Targeting FAPα-expressing hepatic stellate cells overcomes resistance to antiangiogenics in colorectal cancer liver metastasis models

Vessel co-option has been demonstrated to mediate colorectal cancer liver metastasis (CRCLM) resistance to antiangiogenic therapy. The current mechanisms underlying vessel co-option have mainly focused on "hijacker" tumor cells, whereas the function of the "hijackee" sinusoidal blood vessels has not been explored.
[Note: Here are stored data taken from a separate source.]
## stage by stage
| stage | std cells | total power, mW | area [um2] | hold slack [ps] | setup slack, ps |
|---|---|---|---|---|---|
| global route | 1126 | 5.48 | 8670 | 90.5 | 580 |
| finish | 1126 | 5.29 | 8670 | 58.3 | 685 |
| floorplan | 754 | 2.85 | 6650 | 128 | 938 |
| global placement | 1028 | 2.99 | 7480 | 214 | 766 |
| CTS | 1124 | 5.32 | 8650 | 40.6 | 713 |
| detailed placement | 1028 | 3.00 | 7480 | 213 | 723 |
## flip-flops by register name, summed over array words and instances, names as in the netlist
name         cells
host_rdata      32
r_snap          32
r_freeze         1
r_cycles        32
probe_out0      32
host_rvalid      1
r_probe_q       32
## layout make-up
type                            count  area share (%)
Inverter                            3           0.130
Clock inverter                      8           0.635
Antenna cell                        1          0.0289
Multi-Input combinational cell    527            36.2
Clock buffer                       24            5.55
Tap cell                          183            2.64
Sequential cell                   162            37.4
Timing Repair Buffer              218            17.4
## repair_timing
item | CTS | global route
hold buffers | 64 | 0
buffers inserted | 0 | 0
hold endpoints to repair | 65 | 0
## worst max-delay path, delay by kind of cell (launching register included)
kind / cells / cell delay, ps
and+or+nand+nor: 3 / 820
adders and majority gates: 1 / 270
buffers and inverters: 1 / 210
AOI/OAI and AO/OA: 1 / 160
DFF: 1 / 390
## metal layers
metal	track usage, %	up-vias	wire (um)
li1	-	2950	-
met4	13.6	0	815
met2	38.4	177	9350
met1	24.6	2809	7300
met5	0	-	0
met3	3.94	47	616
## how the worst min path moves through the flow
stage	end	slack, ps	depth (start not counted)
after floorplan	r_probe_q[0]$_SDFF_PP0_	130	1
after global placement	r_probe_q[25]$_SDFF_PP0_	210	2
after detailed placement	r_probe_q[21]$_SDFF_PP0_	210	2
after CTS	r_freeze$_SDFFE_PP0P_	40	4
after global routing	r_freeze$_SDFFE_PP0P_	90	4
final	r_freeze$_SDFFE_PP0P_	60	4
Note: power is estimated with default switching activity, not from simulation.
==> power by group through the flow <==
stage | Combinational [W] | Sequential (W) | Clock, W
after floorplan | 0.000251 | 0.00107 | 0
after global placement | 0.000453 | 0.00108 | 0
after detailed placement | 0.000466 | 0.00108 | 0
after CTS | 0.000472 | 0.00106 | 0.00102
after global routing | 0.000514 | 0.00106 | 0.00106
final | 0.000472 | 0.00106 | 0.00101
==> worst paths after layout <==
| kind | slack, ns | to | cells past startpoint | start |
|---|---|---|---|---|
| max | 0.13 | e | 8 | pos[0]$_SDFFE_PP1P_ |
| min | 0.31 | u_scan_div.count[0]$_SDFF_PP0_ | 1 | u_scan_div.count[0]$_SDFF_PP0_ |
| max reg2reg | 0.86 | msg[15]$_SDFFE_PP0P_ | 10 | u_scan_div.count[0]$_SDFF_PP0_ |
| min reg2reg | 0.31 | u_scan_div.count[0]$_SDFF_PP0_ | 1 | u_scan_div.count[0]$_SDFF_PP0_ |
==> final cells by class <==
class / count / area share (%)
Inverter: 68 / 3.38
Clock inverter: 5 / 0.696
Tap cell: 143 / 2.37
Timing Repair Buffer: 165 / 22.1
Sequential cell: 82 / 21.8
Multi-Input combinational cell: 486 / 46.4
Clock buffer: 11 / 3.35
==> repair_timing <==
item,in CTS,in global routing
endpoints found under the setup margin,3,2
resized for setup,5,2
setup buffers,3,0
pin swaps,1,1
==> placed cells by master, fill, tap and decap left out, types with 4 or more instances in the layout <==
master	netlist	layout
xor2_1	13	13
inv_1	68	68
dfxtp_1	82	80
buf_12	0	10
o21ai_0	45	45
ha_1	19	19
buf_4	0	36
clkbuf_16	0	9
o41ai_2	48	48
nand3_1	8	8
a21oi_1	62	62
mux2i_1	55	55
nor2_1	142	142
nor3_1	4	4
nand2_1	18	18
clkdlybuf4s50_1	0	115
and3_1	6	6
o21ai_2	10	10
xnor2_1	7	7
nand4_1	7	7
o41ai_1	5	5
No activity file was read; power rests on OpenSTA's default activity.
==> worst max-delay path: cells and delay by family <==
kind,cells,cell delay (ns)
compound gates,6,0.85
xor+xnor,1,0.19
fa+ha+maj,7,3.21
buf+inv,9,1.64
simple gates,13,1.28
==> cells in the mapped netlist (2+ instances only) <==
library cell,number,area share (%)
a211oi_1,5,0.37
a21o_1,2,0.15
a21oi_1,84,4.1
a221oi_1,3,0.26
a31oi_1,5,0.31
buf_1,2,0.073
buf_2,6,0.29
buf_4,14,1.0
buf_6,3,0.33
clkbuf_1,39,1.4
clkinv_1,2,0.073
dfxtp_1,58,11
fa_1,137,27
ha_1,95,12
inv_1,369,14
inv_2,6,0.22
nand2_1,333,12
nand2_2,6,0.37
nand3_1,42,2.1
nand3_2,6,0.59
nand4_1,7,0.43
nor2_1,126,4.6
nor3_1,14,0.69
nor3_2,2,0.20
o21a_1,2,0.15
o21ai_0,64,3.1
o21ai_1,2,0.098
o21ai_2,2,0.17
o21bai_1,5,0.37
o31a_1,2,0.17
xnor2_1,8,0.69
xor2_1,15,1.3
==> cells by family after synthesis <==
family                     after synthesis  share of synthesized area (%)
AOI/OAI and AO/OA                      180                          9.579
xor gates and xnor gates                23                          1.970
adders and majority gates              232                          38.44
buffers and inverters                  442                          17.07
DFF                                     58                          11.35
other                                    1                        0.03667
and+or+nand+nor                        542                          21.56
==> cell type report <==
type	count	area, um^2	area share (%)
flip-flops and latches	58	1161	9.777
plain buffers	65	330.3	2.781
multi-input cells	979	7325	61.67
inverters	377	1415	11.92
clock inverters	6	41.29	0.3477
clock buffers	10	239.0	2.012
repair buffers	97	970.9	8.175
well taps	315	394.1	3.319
### config.mk
export PLATFORM = sky130hd
export DESIGN_NAME = pair_unpack_fifo
export DESIGN_NICKNAME = d
export VERILOG_FILES = /design/src/rtl/pair_pkg.sv /design/src/rtl/pair_fifo_ctrl.sv /design/src/rtl/pair_unpack_fifo.sv
export SDC_FILE = /design/constraint.sdc
export NUM_CORES = 1
export LEC_CHECK = 0
export ABC_AREA = 0
export BUFFER_PORTS_ARGS = -buffer_cell sky130_fd_sc_hd__buf_2
export CAP_MARGIN = 15
export CORE_MARGIN = 10
export CORE_UTILIZATION = 40
export CTS_BUF_LIST = sky130_fd_sc_hd__clkbuf_4
export DETAILED_ROUTE_END_ITERATION = 16
export GPL_ROUTABILITY_DRIVEN = 1
export GPL_TIMING_DRIVEN = 0
export SYNTH_ARGS = -nofsm -noshare
export SYNTH_HDL_FRONTEND = slang
export SYNTH_SLANG_ARGS = --single-unit
### constraint.sdc
create_clock -name clk -period 4.75 [get_ports clk]
set_input_delay 0.475 -clock clk [delete_from_list [all_inputs] [get_ports clk]]
set_output_delay 0.475 -clock clk [all_outputs]
set_load 0.05 [all_outputs]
Here, we found that the occurrence of vessel co-option in bevacizumab-resistant CRCLM xenografts was associated with increased expression of fibroblast activation protein alpha (FAP alpha) in the co-opted hepatic stellate cells (HSCs), which was dramatically attenuated in HSC-specific conditional Fop-knockout mice bearing CRCLM allografts. Mechanistically, bevacizumab treatment induced hypoxia to upregulate the expression of fibroblast growth factor-binding protein 1 (FGFBP1) in tumor cells. Gain-or loss -of-function experiments revealed that the bevacizumab-resistant tumor cell-derived FGFBP1 induced FAP alpha expression by enhancing the paracrine FGF2/FGFR1/ERK1/-2/EGR1 signaling pathway in HSCs. FAP alpha promoted CXCL5 secretion in HSCs, which activated CXCR2 to promote the epithelial-mesenchymal transition of tumor cells and the recruitment of myeloid -derived suppressor cells. These findings were further validated in tumor tissues derived from patients with CRCLM. Targeting FAP alpha+ HSCs effectively disrupted the co-opted sinusoidal blood vessels and overcame bevacizumab resistance. Our study highlights the role of FAP alpha+ HSCs in vessel co-option and provides an effective strategy to overcome the vessel co-option-mediated bevacizumab resistance.